Insane in the Membrane

So far today I’ve poured orange juice into my coffee instead of milk, put my toothpaste lid on my perfume bottle, tried to charge my laptop with my phone cable, forgotten my work pass for the zillionth day in a row and said “Thank You” to a cash machine before walking away empty-handed, thereby unwittingly making a charitable donation of £30 to the next in line.

And this was all before 9am.

How? Well, I have long toyed with the notion that I am lacking the brain cell that governs common sense. I think it’s potentially inherited from my Dad – maybe I’m genetically challenged or have imitated his lack of logic for some weird reason only Freud would attempt to explain. I have the Scatterbrain gene and I’m not afraid to use it.

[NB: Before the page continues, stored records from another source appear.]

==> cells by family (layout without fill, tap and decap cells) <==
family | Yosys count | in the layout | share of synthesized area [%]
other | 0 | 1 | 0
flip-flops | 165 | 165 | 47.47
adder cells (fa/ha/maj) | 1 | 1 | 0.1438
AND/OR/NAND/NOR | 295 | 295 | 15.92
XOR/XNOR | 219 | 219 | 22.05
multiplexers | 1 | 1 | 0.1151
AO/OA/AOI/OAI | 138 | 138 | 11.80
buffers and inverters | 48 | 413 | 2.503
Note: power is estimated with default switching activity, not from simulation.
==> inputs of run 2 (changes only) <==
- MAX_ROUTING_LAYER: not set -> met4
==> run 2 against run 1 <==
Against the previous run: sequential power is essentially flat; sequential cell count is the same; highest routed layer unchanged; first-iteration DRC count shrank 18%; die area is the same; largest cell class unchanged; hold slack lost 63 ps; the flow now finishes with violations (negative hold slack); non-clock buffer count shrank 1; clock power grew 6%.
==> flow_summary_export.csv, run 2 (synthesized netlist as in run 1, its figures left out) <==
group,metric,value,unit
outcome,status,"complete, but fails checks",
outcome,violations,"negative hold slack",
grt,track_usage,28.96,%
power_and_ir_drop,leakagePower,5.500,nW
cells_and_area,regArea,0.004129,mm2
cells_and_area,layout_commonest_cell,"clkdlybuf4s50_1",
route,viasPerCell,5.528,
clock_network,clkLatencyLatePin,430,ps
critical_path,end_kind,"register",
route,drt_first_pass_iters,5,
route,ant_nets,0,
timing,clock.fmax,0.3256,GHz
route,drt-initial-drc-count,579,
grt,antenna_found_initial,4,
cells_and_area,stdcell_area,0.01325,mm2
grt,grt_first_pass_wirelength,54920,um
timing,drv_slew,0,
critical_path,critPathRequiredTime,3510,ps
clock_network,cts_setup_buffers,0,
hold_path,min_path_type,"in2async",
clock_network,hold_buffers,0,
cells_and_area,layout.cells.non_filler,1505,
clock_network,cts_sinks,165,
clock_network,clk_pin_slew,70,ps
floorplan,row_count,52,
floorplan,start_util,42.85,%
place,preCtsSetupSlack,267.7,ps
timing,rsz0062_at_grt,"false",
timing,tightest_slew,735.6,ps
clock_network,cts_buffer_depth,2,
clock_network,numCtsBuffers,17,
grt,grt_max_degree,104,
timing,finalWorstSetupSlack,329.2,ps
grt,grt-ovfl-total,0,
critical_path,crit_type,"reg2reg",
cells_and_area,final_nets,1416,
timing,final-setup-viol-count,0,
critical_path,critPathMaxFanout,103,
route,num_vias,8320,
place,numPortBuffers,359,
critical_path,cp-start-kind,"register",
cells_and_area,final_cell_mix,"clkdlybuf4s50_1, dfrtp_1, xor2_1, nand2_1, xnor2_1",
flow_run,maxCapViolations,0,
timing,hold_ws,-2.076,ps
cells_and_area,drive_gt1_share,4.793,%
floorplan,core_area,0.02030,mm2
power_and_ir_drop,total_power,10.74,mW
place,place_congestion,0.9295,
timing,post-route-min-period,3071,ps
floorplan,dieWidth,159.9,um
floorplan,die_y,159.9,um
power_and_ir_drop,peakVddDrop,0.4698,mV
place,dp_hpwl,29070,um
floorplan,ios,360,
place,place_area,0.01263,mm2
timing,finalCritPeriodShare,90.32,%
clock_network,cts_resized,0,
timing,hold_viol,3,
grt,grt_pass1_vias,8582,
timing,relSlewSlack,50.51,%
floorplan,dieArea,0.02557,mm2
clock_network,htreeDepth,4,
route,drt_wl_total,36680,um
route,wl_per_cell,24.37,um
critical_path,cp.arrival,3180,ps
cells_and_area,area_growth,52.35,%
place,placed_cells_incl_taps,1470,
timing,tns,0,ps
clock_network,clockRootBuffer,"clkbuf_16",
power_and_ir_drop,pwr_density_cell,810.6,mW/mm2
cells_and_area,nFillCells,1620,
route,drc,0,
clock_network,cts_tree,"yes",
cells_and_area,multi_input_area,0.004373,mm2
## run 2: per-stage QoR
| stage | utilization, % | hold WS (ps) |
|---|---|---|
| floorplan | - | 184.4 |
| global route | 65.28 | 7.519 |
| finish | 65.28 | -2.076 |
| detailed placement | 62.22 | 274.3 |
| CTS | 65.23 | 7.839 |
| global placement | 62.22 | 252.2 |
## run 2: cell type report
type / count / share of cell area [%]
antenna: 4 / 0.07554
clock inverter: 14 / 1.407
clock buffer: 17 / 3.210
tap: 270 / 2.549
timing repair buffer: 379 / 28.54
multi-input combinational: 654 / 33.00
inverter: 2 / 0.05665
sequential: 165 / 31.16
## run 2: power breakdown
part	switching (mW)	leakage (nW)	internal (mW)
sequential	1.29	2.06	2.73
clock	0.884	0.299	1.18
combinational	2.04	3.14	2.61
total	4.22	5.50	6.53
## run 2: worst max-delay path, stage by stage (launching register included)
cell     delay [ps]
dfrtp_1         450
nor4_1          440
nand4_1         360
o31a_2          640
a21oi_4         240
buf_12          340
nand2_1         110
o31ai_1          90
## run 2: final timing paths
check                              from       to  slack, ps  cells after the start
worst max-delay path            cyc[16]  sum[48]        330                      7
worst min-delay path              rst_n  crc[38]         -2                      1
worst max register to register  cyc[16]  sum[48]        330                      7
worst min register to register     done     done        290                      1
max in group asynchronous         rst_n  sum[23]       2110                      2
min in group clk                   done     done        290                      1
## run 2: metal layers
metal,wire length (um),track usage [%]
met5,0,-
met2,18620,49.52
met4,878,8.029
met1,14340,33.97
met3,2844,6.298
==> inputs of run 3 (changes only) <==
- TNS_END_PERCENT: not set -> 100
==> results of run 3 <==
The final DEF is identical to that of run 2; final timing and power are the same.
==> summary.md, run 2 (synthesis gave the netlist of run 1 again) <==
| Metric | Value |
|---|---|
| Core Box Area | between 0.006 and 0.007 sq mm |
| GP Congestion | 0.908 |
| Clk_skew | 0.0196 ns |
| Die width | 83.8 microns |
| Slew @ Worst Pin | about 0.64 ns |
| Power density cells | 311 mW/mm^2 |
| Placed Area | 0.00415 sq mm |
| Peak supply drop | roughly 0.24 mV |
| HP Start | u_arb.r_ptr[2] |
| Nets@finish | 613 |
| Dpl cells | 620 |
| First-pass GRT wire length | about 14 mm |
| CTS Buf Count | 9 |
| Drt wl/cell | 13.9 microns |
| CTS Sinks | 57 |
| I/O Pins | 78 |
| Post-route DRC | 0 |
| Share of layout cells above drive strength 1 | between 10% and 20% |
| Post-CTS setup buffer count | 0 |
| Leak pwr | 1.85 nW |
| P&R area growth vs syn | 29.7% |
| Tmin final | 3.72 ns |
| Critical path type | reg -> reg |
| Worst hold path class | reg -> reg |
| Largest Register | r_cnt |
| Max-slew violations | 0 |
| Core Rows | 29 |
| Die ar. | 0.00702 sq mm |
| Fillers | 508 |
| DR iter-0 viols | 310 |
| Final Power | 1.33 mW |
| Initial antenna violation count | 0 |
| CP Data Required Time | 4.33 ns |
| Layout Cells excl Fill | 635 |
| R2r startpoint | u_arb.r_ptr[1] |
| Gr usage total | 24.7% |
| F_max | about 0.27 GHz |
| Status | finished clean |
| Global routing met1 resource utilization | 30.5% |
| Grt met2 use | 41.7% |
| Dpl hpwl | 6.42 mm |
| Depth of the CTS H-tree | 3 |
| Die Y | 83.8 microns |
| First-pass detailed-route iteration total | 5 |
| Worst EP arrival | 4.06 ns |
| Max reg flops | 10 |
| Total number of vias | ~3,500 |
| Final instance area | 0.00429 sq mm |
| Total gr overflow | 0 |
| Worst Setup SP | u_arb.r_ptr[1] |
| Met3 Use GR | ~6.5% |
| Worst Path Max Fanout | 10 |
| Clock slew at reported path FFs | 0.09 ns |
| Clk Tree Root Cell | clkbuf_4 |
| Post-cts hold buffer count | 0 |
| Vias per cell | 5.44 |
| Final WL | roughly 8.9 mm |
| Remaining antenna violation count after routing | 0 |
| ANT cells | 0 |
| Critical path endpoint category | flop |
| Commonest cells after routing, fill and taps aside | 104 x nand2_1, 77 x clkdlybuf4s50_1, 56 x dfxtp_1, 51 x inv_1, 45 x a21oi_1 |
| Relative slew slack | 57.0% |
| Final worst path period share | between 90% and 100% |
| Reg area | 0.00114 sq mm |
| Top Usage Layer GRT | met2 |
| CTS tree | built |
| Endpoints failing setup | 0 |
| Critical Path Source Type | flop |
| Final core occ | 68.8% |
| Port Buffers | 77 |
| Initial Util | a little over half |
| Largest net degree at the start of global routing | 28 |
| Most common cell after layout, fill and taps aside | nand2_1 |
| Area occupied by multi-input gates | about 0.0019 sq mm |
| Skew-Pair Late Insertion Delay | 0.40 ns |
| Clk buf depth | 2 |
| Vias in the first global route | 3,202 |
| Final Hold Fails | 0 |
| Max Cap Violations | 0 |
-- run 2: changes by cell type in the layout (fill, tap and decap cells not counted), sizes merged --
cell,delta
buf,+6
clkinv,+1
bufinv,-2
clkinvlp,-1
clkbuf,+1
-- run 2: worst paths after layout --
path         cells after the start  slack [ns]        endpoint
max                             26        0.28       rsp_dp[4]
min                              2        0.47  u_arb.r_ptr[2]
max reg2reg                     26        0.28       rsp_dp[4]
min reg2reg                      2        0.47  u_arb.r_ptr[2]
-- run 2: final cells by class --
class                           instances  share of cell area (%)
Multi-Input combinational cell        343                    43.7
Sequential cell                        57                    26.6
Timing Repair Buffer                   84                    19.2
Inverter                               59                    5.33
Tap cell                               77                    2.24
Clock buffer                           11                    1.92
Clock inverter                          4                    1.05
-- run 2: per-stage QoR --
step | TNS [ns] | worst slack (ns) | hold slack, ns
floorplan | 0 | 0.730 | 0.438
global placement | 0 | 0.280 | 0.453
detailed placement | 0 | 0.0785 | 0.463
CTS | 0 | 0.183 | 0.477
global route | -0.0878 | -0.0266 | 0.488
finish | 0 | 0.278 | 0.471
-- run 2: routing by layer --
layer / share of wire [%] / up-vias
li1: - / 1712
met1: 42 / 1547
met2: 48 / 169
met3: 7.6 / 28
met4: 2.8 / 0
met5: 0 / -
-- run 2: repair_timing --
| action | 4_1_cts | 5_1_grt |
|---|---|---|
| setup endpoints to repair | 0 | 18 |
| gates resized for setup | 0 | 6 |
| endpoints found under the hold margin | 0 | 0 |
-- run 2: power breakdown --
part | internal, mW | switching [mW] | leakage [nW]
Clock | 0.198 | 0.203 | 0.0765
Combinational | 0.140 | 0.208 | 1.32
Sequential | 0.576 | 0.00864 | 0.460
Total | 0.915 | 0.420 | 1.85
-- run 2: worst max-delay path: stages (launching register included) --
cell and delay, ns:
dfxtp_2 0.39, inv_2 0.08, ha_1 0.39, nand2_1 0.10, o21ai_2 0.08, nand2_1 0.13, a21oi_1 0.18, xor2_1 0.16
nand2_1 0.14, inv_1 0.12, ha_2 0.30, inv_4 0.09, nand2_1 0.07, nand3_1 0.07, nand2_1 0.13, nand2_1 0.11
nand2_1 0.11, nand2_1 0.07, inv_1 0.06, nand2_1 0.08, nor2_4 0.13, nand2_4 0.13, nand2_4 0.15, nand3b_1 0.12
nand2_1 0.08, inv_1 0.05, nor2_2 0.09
<file path="config.mk">
export PLATFORM = sky130hd
export DESIGN_NAME = vector_fork_seq
export DESIGN_NICKNAME = d
export VERILOG_FILES = /design/src/rtl/vector_pkg.sv /design/src/rtl/lane_select.sv /design/src/rtl/vector_fork_seq.sv
export SDC_FILE = /design/constraint.sdc
export NUM_CORES = 2
export LEC_CHECK = 0
export CAP_MARGIN = 0
export CORE_AREA = 2 2 616 618
export DETAILED_ROUTE_END_ITERATION = 12
export DIE_AREA = 0 0 618 620
export SETUP_SLACK_MARGIN = 0.05
export SLEW_MARGIN = 25
export SYNTH_ARGS = -nofsm -noshare
export SYNTH_HDL_FRONTEND = slang
export SYNTH_SLANG_ARGS = --single-unit
export TNS_END_PERCENT = 100
</file>
<file path="constraint.sdc">
create_clock -name CLK -period 5.1 [get_ports CLK]
set_input_delay 1.275 -clock CLK [delete_from_list [all_inputs] [get_ports CLK]]
set_output_delay 1.275 -clock CLK [all_outputs]
set_load 0.005 [all_outputs]
</file>
$ cat config.mk
export PLATFORM = sky130hd
export DESIGN_NAME = ulpb_layer_tx_agent
export DESIGN_NICKNAME = d
export VERILOG_FILES = /design/src/rtl/ulpb_layer_tx_agent_pkg.sv /design/src/rtl/ulpb_layer_tx_agent_sync2.sv /design/src/rtl/ulpb_layer_tx_agent.sv
export SDC_FILE = /design/constraint.sdc
export NUM_CORES = 1
export LEC_CHECK = 0
export CAP_MARGIN = 20
export CELL_PAD_IN_SITES_DETAIL_PLACEMENT = 1
export CELL_PAD_IN_SITES_GLOBAL_PLACEMENT = 1
export CORE_MARGIN = 2
export CORE_UTILIZATION = 45
export CTS_CLUSTER_DIAMETER = 30
export CTS_CLUSTER_SIZE = 8
export DETAILED_ROUTE_END_ITERATION = 10
export PLACE_DENSITY = 0.84
export SKIP_LAST_GASP = 1
export SLEW_MARGIN = 20
export SYNTH_ARGS = -nofsm -noshare
export SYNTH_HDL_FRONTEND = slang
export SYNTH_SLANG_ARGS = --single-unit
$ cat constraint.sdc
create_clock -name i_clk -period 4.8 [get_ports i_clk]
set_clock_uncertainty 0.05 [all_clocks]
set_input_delay 0.96 -clock i_clk [delete_from_list [all_inputs] [get_ports i_clk]]
set_output_delay 0.96 -clock i_clk [all_outputs]
set_load 0.03 [all_outputs]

It costs me a lot of money and wastes a lot of time but I’ve become accustom to it in a good way. I don’get stressed easily, I see little value in material possessions which can easily be replaced and I can laugh at everything, particularly myself.

And bizarrely this is an ailment I am not in search of a cure for. I actually am quite fond of the mishaps and disasters that narrate my existence. There is never a Beige day when everything goes to plan and I can’t help be in love with the idea that I’ll forever be Perfectly Flawed.

Here are the 9 Official Signs You’re A Scatterbrain…(according to Bustle)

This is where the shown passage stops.